Try it: Beginning with the line below that contains "inverter | 91 | 342 | 7.68" and ending with the line that contains "inverters | 5 | 0.88 |", copy every line exactly. Copy nothing else.

Collected data entries:
┌──
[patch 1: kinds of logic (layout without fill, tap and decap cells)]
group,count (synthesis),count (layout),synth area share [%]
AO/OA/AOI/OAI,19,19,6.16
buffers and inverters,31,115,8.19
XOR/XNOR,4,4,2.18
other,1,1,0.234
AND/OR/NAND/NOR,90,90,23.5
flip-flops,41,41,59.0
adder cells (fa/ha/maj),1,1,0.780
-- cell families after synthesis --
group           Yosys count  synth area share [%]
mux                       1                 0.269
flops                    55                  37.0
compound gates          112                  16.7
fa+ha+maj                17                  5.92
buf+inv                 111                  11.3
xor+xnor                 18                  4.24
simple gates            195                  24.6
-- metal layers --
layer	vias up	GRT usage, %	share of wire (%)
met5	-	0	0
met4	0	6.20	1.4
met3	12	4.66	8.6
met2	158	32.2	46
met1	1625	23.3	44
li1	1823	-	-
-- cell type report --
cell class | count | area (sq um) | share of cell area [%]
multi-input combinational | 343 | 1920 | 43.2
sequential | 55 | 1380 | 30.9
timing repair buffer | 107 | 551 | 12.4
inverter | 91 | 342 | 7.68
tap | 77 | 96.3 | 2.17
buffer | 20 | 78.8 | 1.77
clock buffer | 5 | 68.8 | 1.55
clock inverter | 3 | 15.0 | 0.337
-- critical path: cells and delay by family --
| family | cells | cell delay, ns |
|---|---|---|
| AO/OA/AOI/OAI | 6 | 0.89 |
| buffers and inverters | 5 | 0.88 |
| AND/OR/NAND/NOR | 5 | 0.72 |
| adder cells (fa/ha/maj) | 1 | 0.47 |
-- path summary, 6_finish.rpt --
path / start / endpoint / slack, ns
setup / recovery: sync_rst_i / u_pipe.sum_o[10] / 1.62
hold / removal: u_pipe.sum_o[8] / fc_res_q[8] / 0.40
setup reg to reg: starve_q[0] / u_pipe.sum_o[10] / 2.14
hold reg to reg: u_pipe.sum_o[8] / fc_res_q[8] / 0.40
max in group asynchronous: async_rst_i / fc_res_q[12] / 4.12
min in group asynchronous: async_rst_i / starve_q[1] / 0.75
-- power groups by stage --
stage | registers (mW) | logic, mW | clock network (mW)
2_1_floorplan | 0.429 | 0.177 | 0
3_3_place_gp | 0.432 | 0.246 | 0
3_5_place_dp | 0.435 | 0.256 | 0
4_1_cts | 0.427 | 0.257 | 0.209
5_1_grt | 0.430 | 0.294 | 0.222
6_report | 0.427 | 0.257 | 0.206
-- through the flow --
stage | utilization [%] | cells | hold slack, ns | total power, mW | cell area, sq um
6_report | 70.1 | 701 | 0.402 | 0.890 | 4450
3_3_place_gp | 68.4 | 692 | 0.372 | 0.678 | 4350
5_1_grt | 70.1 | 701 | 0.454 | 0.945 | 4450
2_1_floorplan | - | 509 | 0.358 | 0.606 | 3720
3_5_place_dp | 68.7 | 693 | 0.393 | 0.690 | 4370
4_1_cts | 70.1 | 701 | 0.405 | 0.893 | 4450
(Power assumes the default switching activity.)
$ cat src/rtl/hazard_forward_unit_if.sv
`default_nettype none
// +-----------------------------------------------------------------------+
// | hazard_forward_unit_if : pipeline-side bundle for the hazard unit      |
// | Rev 1.0                                                               |
// +-----------------------------------------------------------------------+
interface hazard_forward_unit_if #(
  parameter int NUM_SRC  = 3,
  parameter int REG_AW   = 4,
  parameter int MC_LEN_W = 4
);
  logic [NUM_SRC*REG_AW-1:0] RAE;
  logic [NUM_SRC*REG_AW-1:0] RAD;
  logic [NUM_SRC-1:0]        RAValidD;
  logic [REG_AW-1:0]         WA3E;
  logic [REG_AW-1:0]         WA3M;
  logic [REG_AW-1:0]         WA3W;
  logic                      RegWriteE;
  logic                      RegWriteM;
  logic                      RegWriteW;
  logic                      MemtoRegE;
  logic                      BranchTakenE;
  logic                      McStartE;
  logic [MC_LEN_W-1:0]       McLenE;
  logic [NUM_SRC*2-1:0]      FwdSel;
  logic                      StallF;
  logic                      StallD;
  logic                      StallE;
  logic                      FlushD;
  logic                      FlushE;
  logic                      FlushM;
  logic                      McBusy;
  logic                      McDone;
  logic [31:0]               StallCount;

  modport master (
    output RAE, RAD, RAValidD, WA3E, WA3M, WA3W,
    output RegWriteE, RegWriteM, RegWriteW, MemtoRegE, BranchTakenE,
    output McStartE, McLenE,
    input  FwdSel, StallF, StallD, StallE, FlushD, FlushE, FlushM,
    input  McBusy, McDone, StallCount
  );

  modport slave (
    input  RAE, RAD, RAValidD, WA3E, WA3M, WA3W,
    input  RegWriteE, RegWriteM, RegWriteW, MemtoRegE, BranchTakenE,
    input  McStartE, McLenE,
    output FwdSel, StallF, StallD, StallE, FlushD, FlushE, FlushM,
    output McBusy, McDone, StallCount
  );
endinterface
`default_nettype wire

$ cat src/rtl/hazard_forward_unit.sv
`default_nettype none
// +-----------------------------------------------------------------------+
// | hazard_forward_unit : forwarding, load-use and multi-cycle stall ctrl  |
// | Optional stall counter enabled by macro HAZ_STALL_CNT_EN. Rev 1.0     |
// +-----------------------------------------------------------------------+
module hazard_forward_unit #(
  parameter int NUM_SRC     = 3,
  parameter int REG_AW      = 4,
  parameter int NO_FWD_ADDR = 15,
  parameter int MC_LEN_W    = 4
) (
  input  logic                  clk,
  input  logic                  rst_n,
  hazard_forward_unit_if.slave  hz
);

  // One extra bit lets NO_FWD_ADDR = 2**REG_AW match no real address.
  localparam logic [REG_AW:0]     NO_FWD  = NO_FWD_ADDR[REG_AW:0];
  localparam logic [MC_LEN_W-1:0] LEN_ONE = MC_LEN_W'(1);
  localparam logic [MC_LEN_W-1:0] LEN_TWO = MC_LEN_W'(2);

  typedef enum logic [1:0] {
    ST_IDLE = 2'd0,
    ST_BUSY = 2'd1,
    ST_DONE = 2'd2
  } mc_state_t;

  mc_state_t           state_q;
  logic [MC_LEN_W-1:0] cnt_q;
  logic                mc_busy_q;
  logic                mc_done_q;

  logic [NUM_SRC-1:0]  w_lu_hit;
  logic                w_mc_stall;
  logic                w_lu;
  logic                w_wa3e_nofwd;

  genvar i;
  generate
    for (i = 0; i < NUM_SRC; i++) begin : g_src
      logic [REG_AW-1:0] w_rae;
      logic [REG_AW-1:0] w_rad;
      logic              w_no_fwd;
      logic              w_hit_m;
      logic              w_hit_w;

      assign w_rae    = hz.RAE[i*REG_AW +: REG_AW];
      assign w_rad    = hz.RAD[i*REG_AW +: REG_AW];
      assign w_no_fwd = ({1'b0, w_rae} == NO_FWD);
      assign w_hit_m  = (w_rae == hz.WA3M) && hz.RegWriteM && !w_no_fwd;
      assign w_hit_w  = (w_rae == hz.WA3W) && hz.RegWriteW && !w_no_fwd;

      assign hz.FwdSel[2*i +: 2] = w_hit_m ? 2'b10 : (w_hit_w ? 2'b01 : 2'b00);
      assign w_lu_hit[i]         = hz.RAValidD[i] && (w_rad == hz.WA3E);
    end
  endgenerate

  assign w_wa3e_nofwd = ({1'b0, hz.WA3E} == NO_FWD);

  // Start cycle stalls directly from the inputs; the FSM only tracks the rest.
  assign w_mc_stall = ((state_q == ST_IDLE) && hz.McStartE && (hz.McLenE > LEN_ONE))
                    || (state_q == ST_BUSY);

  assign w_lu = hz.MemtoRegE && hz.RegWriteE && (|w_lu_hit) && !w_wa3e_nofwd
             && !hz.BranchTakenE && !w_mc_stall;

  assign hz.StallF = w_lu || w_mc_stall;
  assign hz.StallD = w_lu || w_mc_stall;
  assign hz.StallE = w_mc_stall;
  assign hz.FlushD = hz.BranchTakenE && !w_mc_stall;
  assign hz.FlushE = (w_lu || hz.BranchTakenE) && !w_mc_stall;
  assign hz.FlushM = w_mc_stall;
  assign hz.McBusy = mc_busy_q;
  assign hz.McDone = mc_done_q;

  always_ff @(posedge clk or negedge rst_n) begin
    if (!rst_n) begin
      state_q   <= ST_IDLE;
      cnt_q     <= '0;
      mc_busy_q <= 1'b0;
      mc_done_q <= 1'b0;
    end else begin
      case (state_q)
        ST_IDLE: begin
          if (hz.McStartE && (hz.McLenE > LEN_TWO)) begin
            state_q   <= ST_BUSY;
            cnt_q     <= hz.McLenE - LEN_TWO;
            mc_busy_q <= 1'b1;
          end else if (hz.McStartE && (hz.McLenE == LEN_TWO)) begin
            state_q   <= ST_DONE;
            mc_busy_q <= 1'b1;
            mc_done_q <= 1'b1;
          end
        end
        ST_BUSY: begin
          if (cnt_q == LEN_ONE) begin
            state_q   <= ST_DONE;
            mc_done_q <= 1'b1;
          end else begin
            cnt_q <= cnt_q - LEN_ONE;
          end
        end
        // The op is still in E here, so a held McStartE must not retrigger.
        ST_DONE: begin
          state_q   <= ST_IDLE;
          mc_busy_q <= 1'b0;
          mc_done_q <= 1'b0;
        end
        default: begin
          state_q   <= ST_IDLE;
          mc_busy_q <= 1'b0;
          mc_done_q <= 1'b0;
        end
      endcase
    end
  end

`ifdef HAZ_STALL_CNT_EN
  logic [31:0] stall_cnt_q;
  logic [31:0] stall_cnt_d;

  always_comb begin
    stall_cnt_d = stall_cnt_q;
    if (hz.StallF && (stall_cnt_q != 32'hFFFF_FFFF)) begin
      stall_cnt_d = stall_cnt_q + 32'd1;
    end
  end

  always_ff @(posedge clk or negedge rst_n) begin
    if (!rst_n) begin
      stall_cnt_q <= '0;
    end else begin
      stall_cnt_q <= stall_cnt_d;
    end
  end

  assign hz.StallCount = stall_cnt_q;
`else
  assign hz.StallCount = '0;
`endif

endmodule
`default_nettype wire

$ cat src/flat_wrapper.sv
// flat-port wrapper written by rule: the top's interface ports become plain ports
module hazard_forward_unit_flat 
#(
  parameter int NUM_SRC     = 3,
  parameter int REG_AW      = 4,
  parameter int NO_FWD_ADDR = 15,
  parameter int MC_LEN_W    = 4
)
  (clk, rst_n, hz_RAE, hz_RAD, hz_RAValidD, hz_WA3E, hz_WA3M, hz_WA3W, hz_RegWriteE, hz_RegWriteM, hz_RegWriteW, hz_MemtoRegE, hz_BranchTakenE, hz_McStartE, hz_McLenE, hz_FwdSel, hz_StallF, hz_StallD, hz_StallE, hz_FlushD, hz_FlushE, hz_FlushM, hz_McBusy, hz_McDone, hz_StallCount);
  hazard_forward_unit_if #(.NUM_SRC(NUM_SRC), .REG_AW(REG_AW), .MC_LEN_W(MC_LEN_W)) hz_i ();
  input  logic clk;
  input  logic rst_n;
  input wire logic [$bits(hz_i.RAE)-1:0] hz_RAE;
  input wire logic [$bits(hz_i.RAD)-1:0] hz_RAD;
  input wire logic [$bits(hz_i.RAValidD)-1:0] hz_RAValidD;
  input wire logic [$bits(hz_i.WA3E)-1:0] hz_WA3E;
  input wire logic [$bits(hz_i.WA3M)-1:0] hz_WA3M;
  input wire logic [$bits(hz_i.WA3W)-1:0] hz_WA3W;
  input wire logic [$bits(hz_i.RegWriteE)-1:0] hz_RegWriteE;
  input wire logic [$bits(hz_i.RegWriteM)-1:0] hz_RegWriteM;
  input wire logic [$bits(hz_i.RegWriteW)-1:0] hz_RegWriteW;
  input wire logic [$bits(hz_i.MemtoRegE)-1:0] hz_MemtoRegE;
  input wire logic [$bits(hz_i.BranchTakenE)-1:0] hz_BranchTakenE;
  input wire logic [$bits(hz_i.McStartE)-1:0] hz_McStartE;
  input wire logic [$bits(hz_i.McLenE)-1:0] hz_McLenE;
  output wire logic [$bits(hz_i.FwdSel)-1:0] hz_FwdSel;
  output wire logic [$bits(hz_i.StallF)-1:0] hz_StallF;
  output wire logic [$bits(hz_i.StallD)-1:0] hz_StallD;
  output wire logic [$bits(hz_i.StallE)-1:0] hz_StallE;
  output wire logic [$bits(hz_i.FlushD)-1:0] hz_FlushD;
  output wire logic [$bits(hz_i.FlushE)-1:0] hz_FlushE;
  output wire logic [$bits(hz_i.FlushM)-1:0] hz_FlushM;
  output wire logic [$bits(hz_i.McBusy)-1:0] hz_McBusy;
  output wire logic [$bits(hz_i.McDone)-1:0] hz_McDone;
  output wire logic [$bits(hz_i.StallCount)-1:0] hz_StallCount;
  assign hz_i.RAE = hz_RAE;
  assign hz_i.RAD = hz_RAD;
  assign hz_i.RAValidD = hz_RAValidD;
  assign hz_i.WA3E = hz_WA3E;
  assign hz_i.WA3M = hz_WA3M;
  assign hz_i.WA3W = hz_WA3W;
  assign hz_i.RegWriteE = hz_RegWriteE;
  assign hz_i.RegWriteM = hz_RegWriteM;
  assign hz_i.RegWriteW = hz_RegWriteW;
  assign hz_i.MemtoRegE = hz_MemtoRegE;
  assign hz_i.BranchTakenE = hz_BranchTakenE;
  assign hz_i.McStartE = hz_McStartE;
  assign hz_i.McLenE = hz_McLenE;
  assign hz_FwdSel = hz_i.FwdSel;
  assign hz_StallF = hz_i.StallF;
  assign hz_StallD = hz_i.StallD;
  assign hz_StallE = hz_i.StallE;
  assign hz_FlushD = hz_i.FlushD;
  assign hz_FlushE = hz_i.FlushE;
  assign hz_FlushM = hz_i.FlushM;
  assign hz_McBusy = hz_i.McBusy;
  assign hz_McDone = hz_i.McDone;
  assign hz_StallCount = hz_i.StallCount;
  hazard_forward_unit #(.NUM_SRC(NUM_SRC), .REG_AW(REG_AW), .NO_FWD_ADDR(NO_FWD_ADDR), .MC_LEN_W(MC_LEN_W)) u_core (.clk(clk), .rst_n(rst_n), .hz(hz_i));
endmodule
**src/rtl/scan_display_driver.sv**
```systemverilog
// Six-digit multiplexed seven-segment driver for packed-BCD HH:MM:SS with
// ghost blanking, hour leading-zero suppression, adjust blink and colon DPs.
// Optional build macro: DISP_COLON_BLINK_EN (colons flash with the 1 Hz input).
module scan_display_driver #(
  parameter int CLK_HZ         = 50000000,
  parameter int SCAN_HZ        = 1000,
  parameter int BLANK_CYC      = 16,
  parameter int SEG_ACTIVE_LOW = 1,
  parameter int DIG_ACTIVE_LOW = 1
) (
  input  logic       CP,
  input  logic       nCR,
  input  logic [7:0] Hour,
  input  logic [7:0] Minute,
  input  logic [7:0] Second,
  input  logic       AdjHrKey,
  input  logic       AdjMinKey,
  input  logic       _1Hz,
  output logic [6:0] Seg,
  output logic       DP,
  output logic [5:0] Dig
);

  localparam int DIV   = CLK_HZ / SCAN_HZ;
  localparam int CNT_W = (DIV > 1) ? $clog2(DIV) : 1;
  localparam logic [CNT_W-1:0] CNT_MAX   = CNT_W'(DIV - 1);
  localparam logic [CNT_W-1:0] BLANK_END = CNT_W'(BLANK_CYC);
  localparam logic [6:0] SEG_INV = (SEG_ACTIVE_LOW != 0) ? 7'h7F : 7'h00;
  localparam logic       DP_INV  = (SEG_ACTIVE_LOW != 0);
  localparam logic [5:0] DIG_INV = (DIG_ACTIVE_LOW != 0) ? 6'h3F : 6'h00;

  if (DIV < BLANK_CYC + 2) begin : g_bad_div
    $error("scan_display_driver: CLK_HZ/SCAN_HZ must be at least BLANK_CYC+2");
  end

  logic [CNT_W-1:0] cnt;
  logic [2:0]       idx;
  logic [7:0]       sh_hr, sh_min, sh_sec;
  logic             sync1, blk;
  logic             tick;

  assign tick = (cnt == CNT_MAX);

  always_ff @(posedge CP or negedge nCR) begin
    if (!nCR) begin
      cnt    <= '0;
      idx    <= 3'd0;
      sh_hr  <= 8'h00;
      sh_min <= 8'h00;
      sh_sec <= 8'h00;
    end else begin
      cnt <= tick ? '0 : cnt + 1'b1;
      if (tick) begin
        idx <= (idx == 3'd5) ? 3'd0 : idx + 3'd1;
        // Shadow only at the frame boundary so a frame never mixes two times.
        if (idx == 3'd5) begin
          sh_hr  <= Hour;
          sh_min <= Minute;
          sh_sec <= Second;
        end
      end
    end
  end

  always_ff @(posedge CP or negedge nCR) begin
    if (!nCR) begin
      sync1 <= 1'b0;
      blk   <= 1'b0;
    end else begin
      sync1 <= _1Hz;
      blk   <= sync1;
    end
  end

  function automatic logic [6:0] decode(input logic [3:0] n);
    case (n)
      4'd0:    decode = 7'h3F;
      4'd1:    decode = 7'h06;
      4'd2:    decode = 7'h5B;
      4'd3:    decode = 7'h4F;
      4'd4:    decode = 7'h66;
      4'd5:    decode = 7'h6D;
      4'd6:    decode = 7'h7D;
      4'd7:    decode = 7'h07;
      4'd8:    decode = 7'h7F;
      4'd9:    decode = 7'h6F;
      default: decode = 7'h40;
    endcase
  endfunction

  logic [3:0] nib;
  logic [6:0] seg_act;
  logic       dp_act;
  logic [5:0] dig_act;
  logic       seg_kill;

  always_comb begin
    nib = 4'h0;
    case (idx)
      3'd0:    nib = sh_sec[3:0];
      3'd1:    nib = sh_sec[7:4];
      3'd2:    nib = sh_min[3:0];
      3'd3:    nib = sh_min[7:4];
      3'd4:    nib = sh_hr[3:0];
      3'd5:    nib = sh_hr[7:4];
      default: nib = 4'h0;
    endcase

    seg_kill = 1'b0;
    if (idx == 3'd5 && sh_hr[7:4] == 4'h0) seg_kill = 1'b1;
    if (AdjMinKey && !blk && (idx == 3'd2 || idx == 3'd3)) seg_kill = 1'b1;
    if (AdjHrKey && !blk && (idx == 3'd4 || idx == 3'd5)) seg_kill = 1'b1;

    seg_act = seg_kill ? 7'h00 : decode(nib);
    dig_act = 6'b000001 << idx;
`ifdef DISP_COLON_BLINK_EN
    dp_act  = (idx == 3'd2 || idx == 3'd4) && blk;
`else
    dp_act  = (idx == 3'd2 || idx == 3'd4);
`endif

    // Ghost blanking: everything dark at the start of each slot.
    if (cnt < BLANK_END) begin
      seg_act = 7'h00;
      dig_act = 6'h00;
      dp_act  = 1'b0;
    end
  end

  always_ff @(posedge CP or negedge nCR) begin
    if (!nCR) begin
      Seg <= SEG_INV;
      DP  <= DP_INV;
      Dig <= DIG_INV;
    end else begin
      Seg <= seg_act ^ SEG_INV;
      DP  <= dp_act ^ DP_INV;
      Dig <= dig_act ^ DIG_INV;
    end
  end

endmodule

```
**src/rtl/ram_request_arbiter.sv**
```systemverilog
// Two-way arbiter in front of a single-port RAM model. Instruction fetch and
// data requesters share the RAM; the granted request is captured in hold
// registers and presented on the RAM pins until the RAM reports completion.
// Every access is followed by an IDLE cycle, so the RAM always sees its
// inputs change and restarts its latency count.
module ram_request_arbiter #(
  parameter  int ADDR_BITS = 13,
  parameter  int N_BYTES   = 4,
  localparam int N_BITS    = N_BYTES * 8
) (
  input  logic                 CLK,
  input  logic                 nRST,
  // instruction requester
  input  logic                 i_ren,
  input  logic [ADDR_BITS-1:0] i_addr,
  output logic [N_BITS-1:0]    i_rdata,
  output logic                 i_busy,
  // data requester
  input  logic                 d_ren,
  input  logic                 d_wen,
  input  logic [ADDR_BITS-1:0] d_addr,
  input  logic [N_BITS-1:0]    d_wdata,
  input  logic [N_BYTES-1:0]   d_byte_en,
  output logic [N_BITS-1:0]    d_rdata,
  output logic                 d_busy,
  // RAM side
  output logic [ADDR_BITS-1:0] ram_addr,
  output logic [N_BITS-1:0]    ram_wdata,
  output logic [N_BYTES-1:0]   ram_byte_en,
  output logic                 ram_ren,
  output logic                 ram_wen,
  input  logic [N_BITS-1:0]    ram_rdata,
  input  logic                 ram_busy
);

  typedef enum logic [1:0] {
    IDLE  = 2'd0,
    I_ACC = 2'd1,
    D_ACC = 2'd2
  } state_t;

  typedef enum logic {
    GRANT_INSTR = 1'b0,
    GRANT_DATA  = 1'b1
  } grant_t;

  // The access owner is carried by the state itself (I_ACC vs D_ACC).
  state_t               state_q, state_d;
  grant_t               last_grant_q, last_grant_d;
  logic [ADDR_BITS-1:0] hold_addr_q, hold_addr_d;
  logic [N_BITS-1:0]    hold_wdata_q, hold_wdata_d;
  logic [N_BYTES-1:0]   hold_be_q, hold_be_d;
  logic                 hold_ren_q, hold_ren_d;
  logic                 hold_wen_q, hold_wen_d;

  logic d_req;
  logic pick_data;

  assign d_req = d_ren | d_wen;
  // Data wins when it is alone, or when both are pending and instruction had the last grant.
  assign pick_data = d_req & (~i_ren | (last_grant_q == GRANT_INSTR));

  // Next-state, request capture and requester busy handshakes.
  always_comb begin
    state_d      = state_q;
    last_grant_d = last_grant_q;
    hold_addr_d  = hold_addr_q;
    hold_wdata_d = hold_wdata_q;
    hold_be_d    = hold_be_q;
    hold_ren_d   = hold_ren_q;
    hold_wen_d   = hold_wen_q;
    i_busy       = 1'b1;
    d_busy       = 1'b1;

    case (state_q)
      IDLE: begin
        if (pick_data) begin
          state_d      = D_ACC;
          hold_addr_d  = d_addr;
          hold_wdata_d = d_wdata;
          hold_be_d    = d_byte_en;
          // a write takes precedence when both read and write are requested
          hold_wen_d   = d_wen;
          hold_ren_d   = ~d_wen;
        end else if (i_ren) begin
          state_d      = I_ACC;
          hold_addr_d  = i_addr;
          hold_wdata_d = '0;
          hold_be_d    = '1;
          hold_ren_d   = 1'b1;
          hold_wen_d   = 1'b0;
        end
      end
      I_ACC: begin
        if (!ram_busy) begin
          i_busy       = 1'b0;
          last_grant_d = GRANT_INSTR;
          state_d      = IDLE;
        end
      end
      D_ACC: begin
        if (!ram_busy) begin
          d_busy       = 1'b0;
          last_grant_d = GRANT_DATA;
          state_d      = IDLE;
        end
      end
      default: state_d = IDLE;
    endcase
  end

  // State and hold registers, asynchronously cleared by nRST.
  always_ff @(posedge CLK or negedge nRST) begin
    if (!nRST) begin
      state_q      <= IDLE;
      last_grant_q <= GRANT_INSTR;
      hold_addr_q  <= '0;
      hold_wdata_q <= '0;
      hold_be_q    <= '0;
      hold_ren_q   <= 1'b0;
      hold_wen_q   <= 1'b0;
    end else begin
      state_q      <= state_d;
      last_grant_q <= last_grant_d;
      hold_addr_q  <= hold_addr_d;
      hold_wdata_q <= hold_wdata_d;
      hold_be_q    <= hold_be_d;
      hold_ren_q   <= hold_ren_d;
      hold_wen_q   <= hold_wen_d;
    end
  end

  // RAM pins come only from the hold registers; enables are gated off in IDLE.
  assign ram_addr    = hold_addr_q;
  assign ram_wdata   = hold_wdata_q;
  assign ram_byte_en = hold_be_q;
  assign ram_ren     = hold_ren_q & (state_q != IDLE);
  assign ram_wen     = hold_wen_q & (state_q != IDLE);

  assign i_rdata = ram_rdata;
  assign d_rdata = ram_rdata;

endmodule

```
└──
Solution to this task:
inverter | 91 | 342 | 7.68
tap | 77 | 96.3 | 2.17
buffer | 20 | 78.8 | 1.77
clock buffer | 5 | 68.8 | 1.55
clock inverter | 3 | 15.0 | 0.337
-- critical path: cells and delay by family --
| family | cells | cell delay, ns |
|---|---|---|
| AO/OA/AOI/OAI | 6 | 0.89 |
| buffers and inverters | 5 | 0.88 |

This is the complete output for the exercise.